* **Record set**

[src/rtl/sample_packetizer.sv]
// Sample packetizer: buffers 48-bit samples in a circular FIFO and serializes
// them as 8-byte checksummed packets, interleaved with 2-byte line/frame
// marker packets, towards a byte-wide serial transmitter.
module sample_packetizer #(
  parameter int         FIFO_WIDTH = 5,
  parameter logic [7:0] SYNC_BYTE  = 8'hAA,
  parameter logic [7:0] LINE_BYTE  = 8'hB1,
  parameter logic [7:0] FRAME_BYTE = 8'hB2
) (
  input  logic        clk,
  input  logic        rst,
  input  logic        din_valid,
  input  logic [47:0] din,
  input  logic        new_line,
  input  logic        new_frame,
  input  logic        tx_busy,
  output logic [7:0]  tx_data,
  output logic        new_tx_data,
  output logic        writing_done,
  output logic        new_line_done,
  output logic        new_frame_done,
  output logic        full,
  output logic        empty,
  output logic        overflow
);

  localparam int                  DEPTH     = 1 << FIFO_WIDTH;
  localparam logic [FIFO_WIDTH:0] DEPTH_CNT = (FIFO_WIDTH + 1)'(DEPTH);

  typedef enum logic [1:0] {IDLE, LOAD, SEND, GAP} state_t;

  state_t                state_reg, state_next;

  logic [47:0]           mem [DEPTH];
  logic [47:0]           rd_data_reg;
  logic [FIFO_WIDTH-1:0] wr_ptr_reg, rd_ptr_reg;
  logic [FIFO_WIDTH:0]   count_reg, count_next;
  logic                  full_reg, empty_reg, overflow_reg, writing_done_reg;

  logic [47:0]           shadow_reg;
  logic [7:0]            checksum_reg;
  logic [2:0]            idx_reg;
  logic                  marker_reg, frame_kind_reg;
  logic                  line_pend_reg, frame_pend_reg;
  logic                  line_pend_next, frame_pend_next;

  logic                  wr_en, pop, rd_fetch;
  logic                  start_marker, start_frame, send_byte;
  logic                  last_byte, line_done, frame_done;
  logic [7:0]            cur_byte;

  // A sample is accepted only against the registered full flag.
  assign wr_en = din_valid & ~full_reg;

  // The buffered word is retired only after its last byte has gone out, so
  // full/empty always describe samples that are still unsent.
  assign last_byte  = (idx_reg == (marker_reg ? 3'd1 : 3'd7));
  assign pop        = (state_reg == GAP) & last_byte & ~marker_reg;
  assign line_done  = (state_reg == GAP) & last_byte & marker_reg & ~frame_kind_reg;
  assign frame_done = (state_reg == GAP) & last_byte & marker_reg & frame_kind_reg;

  // Occupancy update: a simultaneous write and retire leaves count unchanged.
  always_comb begin
    count_next = count_reg;
    case ({wr_en, pop})
      2'b10:   count_next = count_reg + 1'b1;
      2'b01:   count_next = count_reg - 1'b1;
      default: count_next = count_reg;
    endcase
  end

  // Marker requests: repeats are absorbed; a frame supersedes a line; a new
  // request in the completion cycle re-arms the flag.
  always_comb begin
    frame_pend_next = (frame_pend_reg & ~frame_done) | new_frame;
    line_pend_next  = ((line_pend_reg & ~line_done) | new_line) & ~frame_pend_next;
  end

  // Buffer storage with registered read port (block RAM friendly, no reset).
  always_ff @(posedge clk) begin
    if (wr_en) begin
      mem[wr_ptr_reg] <= din;
    end
    if (rd_fetch) begin
      rd_data_reg <= mem[rd_ptr_reg];
    end
  end

  // Buffer pointers, count, status flags and write acknowledge.
  always_ff @(posedge clk) begin
    if (rst) begin
      wr_ptr_reg       <= '0;
      rd_ptr_reg       <= '0;
      count_reg        <= '0;
      full_reg         <= 1'b0;
      empty_reg        <= 1'b1;
      overflow_reg     <= 1'b0;
      writing_done_reg <= 1'b0;
      line_pend_reg    <= 1'b0;
      frame_pend_reg   <= 1'b0;
    end else begin
      if (wr_en) begin
        wr_ptr_reg <= wr_ptr_reg + 1'b1;
      end
      if (pop) begin
        rd_ptr_reg <= rd_ptr_reg + 1'b1;
      end
      count_reg        <= count_next;
      full_reg         <= (count_next == DEPTH_CNT);
      empty_reg        <= (count_next == '0);
      overflow_reg     <= overflow_reg | (din_valid & full_reg);
      writing_done_reg <= wr_en;
      line_pend_reg    <= line_pend_next;
      frame_pend_reg   <= frame_pend_next;
    end
  end

  // FSM state register.
  always_ff @(posedge clk) begin
    if (rst) begin
      state_reg <= IDLE;
    end else begin
      state_reg <= state_next;
    end
  end

  // FSM next state: markers only start on an empty buffer so they never
  // overtake buffered samples.
  always_comb begin
    state_next   = state_reg;
    rd_fetch     = 1'b0;
    start_marker = 1'b0;
    start_frame  = 1'b0;
    send_byte    = 1'b0;
    case (state_reg)
      IDLE: begin
        if (frame_pend_reg && empty_reg) begin
          start_marker = 1'b1;
          start_frame  = 1'b1;
          state_next   = SEND;
        end else if (line_pend_reg && empty_reg) begin
          start_marker = 1'b1;
          state_next   = SEND;
        end else if (!empty_reg) begin
          rd_fetch   = 1'b1;
          state_next = LOAD;
        end
      end
      LOAD: state_next = SEND;
      SEND: begin
        if (!tx_busy) begin
          send_byte  = 1'b1;
          state_next = GAP;
        end
      end
      GAP: state_next = last_byte ? IDLE : SEND;
      default: state_next = IDLE;
    endcase
  end

  // Packet context: byte index, packet kind, shadow word and checksum.
  always_ff @(posedge clk) begin
    if (rst) begin
      idx_reg        <= '0;
      marker_reg     <= 1'b0;
      frame_kind_reg <= 1'b0;
      shadow_reg     <= '0;
      checksum_reg   <= '0;
    end else begin
      if (state_reg == IDLE) begin
        idx_reg        <= '0;
        marker_reg     <= start_marker;
        frame_kind_reg <= start_frame;
      end
      if (state_reg == LOAD) begin
        shadow_reg   <= rd_data_reg;
        checksum_reg <= rd_data_reg[47:40] ^ rd_data_reg[39:32] ^ rd_data_reg[31:24] ^
                        rd_data_reg[23:16] ^ rd_data_reg[15:8]  ^ rd_data_reg[7:0];
      end
      if (state_reg == GAP && !last_byte) begin
        idx_reg <= idx_reg + 3'd1;
      end
    end
  end

  // Byte selection for the current packet position.
  always_comb begin
    cur_byte = SYNC_BYTE;
    if (idx_reg != 3'd0) begin
      if (marker_reg) begin
        cur_byte = frame_kind_reg ? FRAME_BYTE : LINE_BYTE;
      end else begin
        case (idx_reg)
          3'd1:    cur_byte = shadow_reg[47:40];
          3'd2:    cur_byte = shadow_reg[39:32];
          3'd3:    cur_byte = shadow_reg[31:24];
          3'd4:    cur_byte = shadow_reg[23:16];
          3'd5:    cur_byte = shadow_reg[15:8];
          3'd6:    cur_byte = shadow_reg[7:0];
          3'd7:    cur_byte = checksum_reg;
          default: cur_byte = SYNC_BYTE;
        endcase
      end
    end
  end

  // Strobe and completion pulses follow the FSM directly, so a strobe can
  // never coincide with tx_busy, and reset silences them immediately.
  assign new_tx_data    = send_byte & ~rst;
  assign tx_data        = new_tx_data ? cur_byte : 8'h00;
  assign new_line_done  = line_done & ~rst;
  assign new_frame_done = frame_done & ~rst;
  assign writing_done   = writing_done_reg;
  assign full           = full_reg;
  assign empty          = empty_reg;
  assign overflow       = overflow_reg;

endmodule

[config.mk]
export PLATFORM = sky130hd
export DESIGN_NAME = sample_packetizer
export DESIGN_NICKNAME = d
export VERILOG_FILES = /design/src/rtl/sample_packetizer.sv
export SDC_FILE = /design/constraint.sdc
export NUM_CORES = 2
export LEC_CHECK = 0
export ABC_CLOCK_PERIOD_IN_PS = 7700
export BUFFER_PORTS_ARGS = -buffer_cell sky130_fd_sc_hd__buf_4
export CAP_MARGIN = 20
export CORE_MARGIN = 3
export CORE_UTILIZATION = 35
export DETAILED_ROUTE_END_ITERATION = 8
export SLEW_MARGIN = 40
export SYNTH_ARGS = -nofsm -noshare
export SYNTH_HDL_FRONTEND = slang
export SYNTH_SLANG_ARGS = --single-unit
[constraint.sdc]
create_clock -name clk -period 7.7 [get_ports clk]
set_clock_uncertainty 0.05 [all_clocks]
set_input_delay 0 -clock clk [delete_from_list [all_inputs] [get_ports clk]]
set_output_delay 0 -clock clk [all_outputs]
set_load 0.05 [all_outputs]
==> reports/qor.txt <==
Height of the die -> 433.4 um
Ys flop type -> edfxtp_1
Syn nets -> 2883
CP bufs+invs -> 3
Mux share of post-synthesis cell area -> 0.1783
Initial drt markers -> 3298
Area delta synth->final -> 16.36%
RR Startpoint -> rd_ptr_reg[1]
RSZ-0062 raised after global routing -> no
Largest net degree at the start of global routing -> 133
DR vias/cell -> 5.426
Fin Setup TNS -> 0 ns
Gr ovfl total -> 0
Clk sinks -> 1669
Setup crit end kind -> flop
Peak VDD IR -> 0.2342 mV
Final ANT Viol Nets -> 0
Max Cap Viol -> 0
Reg2Reg Depth -> 6
Wire per inst -> 29.10 um
Worst setup margin -> 4.077 ns
CTS H-Tree Depth -> 4
Io pins -> 69
Slowest-stage cell, CP -> dfxtp_4
First-pass GRT wire length -> 229700 um
Largest register FFs -> 1536
Post-route minimum period -> 3.623 ns
Pre-antenna DRT Iters -> 6
Synthesized instance count -> 2816
Final max-slew violation count -> 0
Routability congestion estimate -> 0.7527
Pre-CTS setup slack -> 4.087 ns
Headroom to the max-slew limit -> 0.4244
Post-synthesis sequential area ratio -> 0.7704
Core area -> 181100 um^2
Crit-path max FO -> 35
Slowest stage delay, CP -> 0.71 ns
#FFs+latches synth -> 1669
Reg2reg end -> rd_data_reg[29]
Mean Syn Cell Area -> 22.71 um^2
I/O Buffers -> 68
Fillers -> 15630
Setup violators final -> 0
Ys Warns -> 0
Status -> complete, no violations
Netlist cell types -> 53
Setup CP Type -> flop to flop
Delay-heaviest family, CP -> buffers and inverters
Final nets -> 3120
Clock tree buffer depth -> 3
HP Start -> din[11]
R2R setup slack -> 4.08 ns
Min-delay worst type -> primary input to flop
Crit share post-route -> 0.4705
Leakage -> 0.02227 uW
Synth Area in Simple Gates -> 0.01753
CTS tree -> built
Adder-Cell Fraction of Synth Area -> 0.002544
Worst-Skew Late Latency -> 0.80 ns
Clock root buffer master -> clkbuf_16
Fmax -> 276.0 MHz
Vias in the first global route -> 30620
Synthesized area -> 63950 um^2
Endpoints failing hold -> 0
Worst path arrival time -> 4.10 ns
Die area -> 187900 um^2
Total CTS buffers -> 171
Placement Rows -> 156
WHS Endpoint -> mem[17][11]
Hold Crit Depth -> 2
Worst slew pin tran -> 0.8634 ns
EDFF count, synth -> 1584
Largest family of logic cells by synthesized area -> multiplexers
Die Width -> 433.4 um
Routed WL -> 162100 um
CP Cell Sequence -> buf_12 -> buf_4 -> buf_4 -> mux4_2 -> mux4_2 -> mux2_2
Final design utilization -> 0.4108
Synth Area in Compound Gates -> 0.01272
Startpoint types -> flop
HPWL after detailed placement -> 85680 um
Multi-input gate area -> 14220 um^2
Post-synthesis xor/xnor area fraction -> 0.007259
WHS -> 0.09659 ns
DR vias -> 30220
Reg clk slew, reported paths -> 0.06 ns
Initial antenna violation count -> 14
FFs w/ async S/R, synth -> 0
Residual DRC -> 0
WP data required -> 8.18 ns
Initial Utilization -> 0.3530
P per Cell Area -> 253.5 nW/um^2
Sequential Area -> 49290 um^2
Gr usage total -> 0.1734
Layout cells sized above 1 -> 0.3041
[power breakdown]
group	internal, uW	leakage [uW]	switching [uW]	total, uW
combinational	206	0.00460	375	581
sequential	10100	0.0150	118	10200
clock	4610	0.00269	3490	8100
[worst reg2reg max path, stage by stage (launching register included)]
cell	delay, ns
dfxtp_4	0.71
buf_12	0.29
buf_4	0.53
buf_4	0.57
mux4_2	0.43
mux4_2	0.51
mux2_2	0.29
[cells in the final DEF (no fill, tap or decap), types with 13 or more instances in the layout]
| cell type | Yosys | layout |
|---|---|---|
| a21oi_1 | 72 | 72 |
| buf_16 | 0 | 19 |
| buf_4 | 14 | 105 |
| buf_6 | 3 | 16 |
| bufinv_16 | 0 | 14 |
| clkbuf_1 | 98 | 38 |
| clkbuf_16 | 0 | 172 |
| clkinv_1 | 1 | 40 |
| clkinv_2 | 0 | 36 |
| dfxtp_1 | 85 | 80 |
| dlygate4sd3_1 | 0 | 61 |
| edfxtp_1 | 1584 | 1584 |
| ha_1 | 13 | 13 |
| mux2_2 | 49 | 49 |
| mux4_2 | 480 | 480 |
| nand2_1 | 120 | 120 |
| nor2_1 | 79 | 49 |
| nor2_4 | 0 | 30 |
| xnor2_1 | 43 | 43 |
[layer usage]
layer / vias up / GRT usage / wire length [um]
met1: 16430 / 0.2339 / 66660
met3: 276 / 0.04028 / 11730
met2: 1138 / 0.2782 / 78470
li1: 12360 / - / -
met4: 12 / 0.05766 / 5147
met5: - / 0 / 69
[per-stage QoR]
stage	instance area (um^2)	total power [uW]	std cells
global route	74410	19450	5569
floorplan	63950	10600	2816
detailed placement	68270	10930	5188
global placement	67530	10910	5159
CTS	74370	19020	5565
finish	74410	18860	5570
[worst max path at each step]
stage | slack [ns] | from | end | depth (start not counted)
final | 4.08 | rd_ptr_reg[1] | rd_data_reg[29] | 6
after global routing | 3.61 | state_reg[1] | full | 10
after CTS | 4.08 | rd_ptr_reg[1] | rd_data_reg[29] | 6
after detailed placement | 4.09 | rd_ptr_reg[1] | rd_data_reg[29] | 6
after global placement | 4.01 | rd_ptr_reg[1] | rd_data_reg[29] | 5
after floorplan | 2.34 | full | mem[23][0] | 4
[cell type report]
cell class,instances,area share
flip-flops and latches,1669,0.6624
multi-input cells,984,0.1911
clock buffers,210,0.05976
well taps,2370,0.03985
repair buffers,218,0.03229
clock inverters,106,0.01406
inverters,9,0.0004540
diodes,4,0.0001345
[cell usage after synthesis, drive strengths merged (4+ instances only)]
library cell | number | area share
a22oi | 5 | 0.00059
nand2b | 6 | 0.00059
mux2i | 4 | 0.00063
clkbuf | 98 | 0.0058
a21oi | 72 | 0.0056
nor2b | 8 | 0.00078
ha | 13 | 0.0025
nor2 | 79 | 0.0046
xnor2 | 43 | 0.0059
dfxtp | 85 | 0.027
mux4 | 480 | 0.17
nand4 | 5 | 0.00049
a31oi | 4 | 0.00039
o21ai | 9 | 0.00070
mux2 | 49 | 0.0086
inv | 8 | 0.00047
nor3 | 5 | 0.00039
xor2 | 10 | 0.0014
nand3 | 6 | 0.00047
edfxtp | 1584 | 0.74
nand2 | 120 | 0.0070
a211oi | 12 | 0.0014
a222oi | 10 | 0.0016
buf | 56 | 0.0049
nor3b | 5 | 0.00059
[logic make-up (layout without fill, tap and decap cells)]
logic type | Yosys count | after routing
fa+ha+maj | 13 | 13
mux | 533 | 533
compound gates | 130 | 130
simple gates | 255 | 255
buf+inv | 163 | 543
other cells | 0 | 4
flops | 1669 | 1669
xor+xnor | 53 | 53
[what timing repair did]
action	in CTS	in global routing
buffers inserted	0	0
resized for setup	0	0
endpoints found under the setup margin	0	0
hold buffers	61	0
hold endpoints to repair	1620	0
Note: power is estimated with default switching activity, not from simulation.
File: config.mk
export PLATFORM = sky130hd
export DESIGN_NAME = fp_special_dispatch
export DESIGN_NICKNAME = d
export VERILOG_FILES = /design/src/rtl/fp_pkg.sv /design/src/rtl/fp_classify.sv /design/src/rtl/fp_special_dispatch.sv
export SDC_FILE = /design/constraint.sdc
export NUM_CORES = 1
export LEC_CHECK = 0
export CORE_MARGIN = 2
export CORE_UTILIZATION = 46
export DETAILED_ROUTE_END_ITERATION = 7
export PLACE_DENSITY = 0.82
export REMOVE_ABC_BUFFERS = 1
export SLEW_MARGIN = 40
export SYNTH_ARGS = -nofsm -noshare
export SYNTH_HDL_FRONTEND = slang
export SYNTH_SLANG_ARGS = --single-unit
File: constraint.sdc
create_clock -name clk -period 2.66 [get_ports clk]
set_input_delay 0.665 -clock clk [delete_from_list [all_inputs] [get_ports clk]]
set_output_delay 0.665 -clock clk [all_outputs]
set_load 0.01 [all_outputs]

* **Problem to work on**
To answer, copy each line from the material above that has the word "reset".

* **Output**
  // Buffer storage with registered read port (block RAM friendly, no reset).
  // never coincide with tx_busy, and reset silences them immediately.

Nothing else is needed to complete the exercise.